Here, the examiner rejected for lack of enablement the '798 patent claims that did not recite HPMC. The applicant amended the claims to include the feature deemed critical to enablement, HPMC, thereby curing the defect. Claim 1 recited the HPMC term upon filing and needed no curing with respect to enablement. No record evidence indicates that the examiner viewed HPMC as less critical to the patentability of claim 1 than its amended counterparts. Because the examiner found this specific hydrogel critical to the enablement of the claimed sustained release bupropion tablets, a broader construction via equivalents for one claim would create inconsistency within the patent. Therefore, following the logic of Builders Concrete and Allen Engineering, all of the '798 claims are held to the examiner’s unrebutted characterization of HPMC as critical. This court affirms the district court on this issue.

D. Summary

Record evidence shows that Glaxo narrowed the scope of claims 14-15 and 18-19 by amendment during prosecution of the '798 patent to recite the critical term HPMC. The reason for making these narrowing amendments was to overcome a rejection for lack of enablement because the claims improperly embraced a genus of sustained release agents. On this record, this court determines there is ample evidence to find that HPC, the asserted equivalent, was a foreseeable sustained release agent for bupropion. Even though claim 1 was not amended to recite HPMC during prosecution, claim 1 will receive the same treatment as claims 14-15 and 18-19.

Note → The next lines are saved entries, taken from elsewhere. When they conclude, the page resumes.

--- src/rtl/xcap_pkg.sv ---
package xcap_pkg;
  // samples available at one rising edge, oldest first
  typedef struct packed {
    logic prev;   // last sample of the previous pair (falling edge)
    logic s_pos;  // rising-edge sample, stamp 2T
    logic s_neg;  // following falling-edge sample, stamp 2T+1
  } lvl_t;
endpackage

--- src/rtl/xcap_dual_sampler.sv ---
module xcap_dual_sampler
  import xcap_pkg::*;
#(
  parameter int TS_W = 16
) (
  input  logic            clk_i,
  input  logic            rst_ni,
  input  logic            sig_i,
  input  logic [TS_W-1:0] ts_i,
  output lvl_t            lvl_o,
  output logic [TS_W-1:0] base_o
);
  logic            pos_q, neg_q, prev_q;
  logic [TS_W-1:0] ts_q;

  always_ff @(posedge clk_i or negedge rst_ni) begin
    if (!rst_ni) begin
      pos_q <= 1'b0;
      ts_q  <= '0;
    end else begin
      pos_q <= sig_i;
      ts_q  <= ts_i;
    end
  end

  always_ff @(negedge clk_i or negedge rst_ni) begin
    if (!rst_ni) neg_q <= 1'b0;
    else         neg_q <= sig_i;
  end

  // falling-edge sample is consumed only in the rising domain
  always_ff @(posedge clk_i or negedge rst_ni) begin
    if (!rst_ni) prev_q <= 1'b0;
    else         prev_q <= neg_q;
  end

  assign lvl_o  = '{prev: prev_q, s_pos: pos_q, s_neg: neg_q};
  assign base_o = ts_q;
endmodule
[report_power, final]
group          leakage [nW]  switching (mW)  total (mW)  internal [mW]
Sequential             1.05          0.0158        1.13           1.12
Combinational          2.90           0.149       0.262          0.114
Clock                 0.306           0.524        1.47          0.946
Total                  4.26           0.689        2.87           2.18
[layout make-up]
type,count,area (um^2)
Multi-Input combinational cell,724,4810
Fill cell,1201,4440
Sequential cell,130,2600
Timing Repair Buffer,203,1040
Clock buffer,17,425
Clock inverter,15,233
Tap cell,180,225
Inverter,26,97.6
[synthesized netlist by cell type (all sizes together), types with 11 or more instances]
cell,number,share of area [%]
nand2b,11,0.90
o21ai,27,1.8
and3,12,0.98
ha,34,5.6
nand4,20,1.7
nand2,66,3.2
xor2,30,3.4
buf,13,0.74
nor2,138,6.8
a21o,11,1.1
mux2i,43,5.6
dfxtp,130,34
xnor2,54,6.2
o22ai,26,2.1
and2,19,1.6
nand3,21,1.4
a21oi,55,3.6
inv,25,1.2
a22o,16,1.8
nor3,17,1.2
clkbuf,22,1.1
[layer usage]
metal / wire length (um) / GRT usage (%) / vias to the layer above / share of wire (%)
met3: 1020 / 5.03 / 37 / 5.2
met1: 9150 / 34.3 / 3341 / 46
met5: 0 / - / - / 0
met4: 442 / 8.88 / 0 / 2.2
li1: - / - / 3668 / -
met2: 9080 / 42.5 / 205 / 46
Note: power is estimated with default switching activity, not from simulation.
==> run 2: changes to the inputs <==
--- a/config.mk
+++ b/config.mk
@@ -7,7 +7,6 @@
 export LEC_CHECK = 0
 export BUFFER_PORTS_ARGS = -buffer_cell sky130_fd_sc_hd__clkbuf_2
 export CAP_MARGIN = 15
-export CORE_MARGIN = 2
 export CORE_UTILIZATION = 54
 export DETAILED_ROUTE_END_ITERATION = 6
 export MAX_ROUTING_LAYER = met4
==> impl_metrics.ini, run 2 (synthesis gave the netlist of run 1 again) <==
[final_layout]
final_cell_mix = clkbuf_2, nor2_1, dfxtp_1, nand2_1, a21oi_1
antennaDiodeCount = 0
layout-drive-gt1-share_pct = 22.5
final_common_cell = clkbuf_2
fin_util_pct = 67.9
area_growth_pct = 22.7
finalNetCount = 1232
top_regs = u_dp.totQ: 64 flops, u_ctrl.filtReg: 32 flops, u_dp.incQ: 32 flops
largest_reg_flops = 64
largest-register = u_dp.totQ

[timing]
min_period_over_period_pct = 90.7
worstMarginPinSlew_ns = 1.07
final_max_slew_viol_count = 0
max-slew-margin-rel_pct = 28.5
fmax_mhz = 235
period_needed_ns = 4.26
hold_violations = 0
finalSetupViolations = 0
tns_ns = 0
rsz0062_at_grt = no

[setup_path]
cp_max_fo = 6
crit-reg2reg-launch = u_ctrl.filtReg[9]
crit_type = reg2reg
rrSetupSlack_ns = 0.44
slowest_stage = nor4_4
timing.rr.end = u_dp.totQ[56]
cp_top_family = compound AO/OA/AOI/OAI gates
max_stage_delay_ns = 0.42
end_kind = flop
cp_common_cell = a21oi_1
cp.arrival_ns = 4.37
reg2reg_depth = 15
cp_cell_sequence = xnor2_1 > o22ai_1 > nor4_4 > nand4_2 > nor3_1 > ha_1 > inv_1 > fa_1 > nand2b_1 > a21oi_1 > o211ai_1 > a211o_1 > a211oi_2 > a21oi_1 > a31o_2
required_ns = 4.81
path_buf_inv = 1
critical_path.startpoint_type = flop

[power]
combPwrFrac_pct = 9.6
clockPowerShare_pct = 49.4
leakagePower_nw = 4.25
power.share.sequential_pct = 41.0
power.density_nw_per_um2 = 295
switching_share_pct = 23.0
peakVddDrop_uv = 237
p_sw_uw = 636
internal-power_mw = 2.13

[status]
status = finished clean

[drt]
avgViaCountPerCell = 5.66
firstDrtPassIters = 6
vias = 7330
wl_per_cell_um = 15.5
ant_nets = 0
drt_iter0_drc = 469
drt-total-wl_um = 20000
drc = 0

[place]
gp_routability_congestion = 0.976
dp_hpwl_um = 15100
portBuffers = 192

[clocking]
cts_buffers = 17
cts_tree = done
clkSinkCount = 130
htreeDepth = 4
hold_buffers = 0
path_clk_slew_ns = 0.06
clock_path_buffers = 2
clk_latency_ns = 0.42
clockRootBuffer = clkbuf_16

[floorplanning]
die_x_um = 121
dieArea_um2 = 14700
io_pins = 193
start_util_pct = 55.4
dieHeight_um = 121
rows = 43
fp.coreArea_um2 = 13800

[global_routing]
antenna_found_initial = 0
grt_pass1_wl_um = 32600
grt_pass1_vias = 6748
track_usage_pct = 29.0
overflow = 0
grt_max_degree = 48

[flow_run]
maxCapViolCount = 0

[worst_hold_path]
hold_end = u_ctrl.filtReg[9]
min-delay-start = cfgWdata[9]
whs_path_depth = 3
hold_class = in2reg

Glaxo’s remaining arguments regarding tangentialness and the alleged retroactivity bar against applying Festo to the instant case have been considered, but are not found persuasive.

COSTS

Each party shall bear its own costs.

AFFIRMED.

1 . Independent claims 15 and 19 mirror claims 14 and 18, respectively, but recite 150 mg of bupropion hydrochloride.

2 . Of course, if HPC were a foreseeable equivalent at the time of the amendment but not at the time of the application, Glaxo could have filed a continuation-in-part application to disclose and claim the additional subject matter.